■ **Information**:
--- design.v ---
module FUNCTF (
	I,
	RATE,
	FI
);
input [4:0]
	I;	 
input [1:0]
	RATE;	 
output [2:0]
	FI;	 
reg [2:0]
	FI;	 
reg [4:0]
	IM;  
always @(RATE or I)
begin
case (RATE)
 3:begin				 
	IM = I[1] ?3-I&1:I&1;	 
	case (IM)			 
	 1: FI=7;			 
	 default: FI=0;			 
	endcase				 
 end
 2:begin 				 
	IM = I[2] ?7-I&3:I&3;	 
	case (IM)			 
	 3: FI=7;			 
	 2: FI=2;			 
	 1: FI=1;			 
	 default: FI=0;			 
	endcase				 
 end
 1:begin				 
	IM = I[3] ?15-I&7:I&7;	 
	case (IM)			 
	 7: FI=7;			 
	 6: FI=3;			 
	 5: FI=1;			 
	 4: FI=1;			 
	 3: FI=1;			 
	 default: FI=0;			 
	endcase				 
 end
 default:begin				 
	IM = I[4] ?31-I&15:I&15;  
	case (IM)			 
	 15: FI=6;			 
	 14: FI=6;			 
	 13: FI=5;			 
	 12: FI=4;			 
	 11: FI=3;			 
	 10: FI=2;			 
	 9: FI=1;			 
	 8: FI=1;			 
	 7: FI=1;			 
	 6: FI=1;			 
	 5: FI=1;			 
	 default: FI=0;			 
	endcase				 
 end
endcase
end
endmodule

■ **Exercise description**: Set down all the entries again, word for word.

■ **Written answer**:
--- design.v ---
module FUNCTF (
	I,
	RATE,
	FI
);
input [4:0]
	I;	 
input [1:0]
	RATE;	 
output [2:0]
	FI;	 
reg [2:0]
	FI;	 
reg [4:0]
	IM;  
always @(RATE or I)
begin
case (RATE)
 3:begin				 
	IM = I[1] ?3-I&1:I&1;	 
	case (IM)			 
	 1: FI=7;			 
	 default: FI=0;			 
	endcase				 
 end
 2:begin 				 
	IM = I[2] ?7-I&3:I&3;	 
	case (IM)			 
	 3: FI=7;			 
	 2: FI=2;			 
	 1: FI=1;			 
	 default: FI=0;			 
	endcase				 
 end
 1:begin				 
	IM = I[3] ?15-I&7:I&7;	 
	case (IM)			 
	 7: FI=7;			 
	 6: FI=3;			 
	 5: FI=1;			 
	 4: FI=1;			 
	 3: FI=1;			 
	 default: FI=0;			 
	endcase				 
 end
 default:begin				 
	IM = I[4] ?31-I&15:I&15;  
	case (IM)			 
	 15: FI=6;			 
	 14: FI=6;			 
	 13: FI=5;			 
	 12: FI=4;			 
	 11: FI=3;			 
	 10: FI=2;			 
	 9: FI=1;			 
	 8: FI=1;			 
	 7: FI=1;			 
	 6: FI=1;			 
	 5: FI=1;			 
	 default: FI=0;			 
	endcase				 
 end
endcase
end
endmodule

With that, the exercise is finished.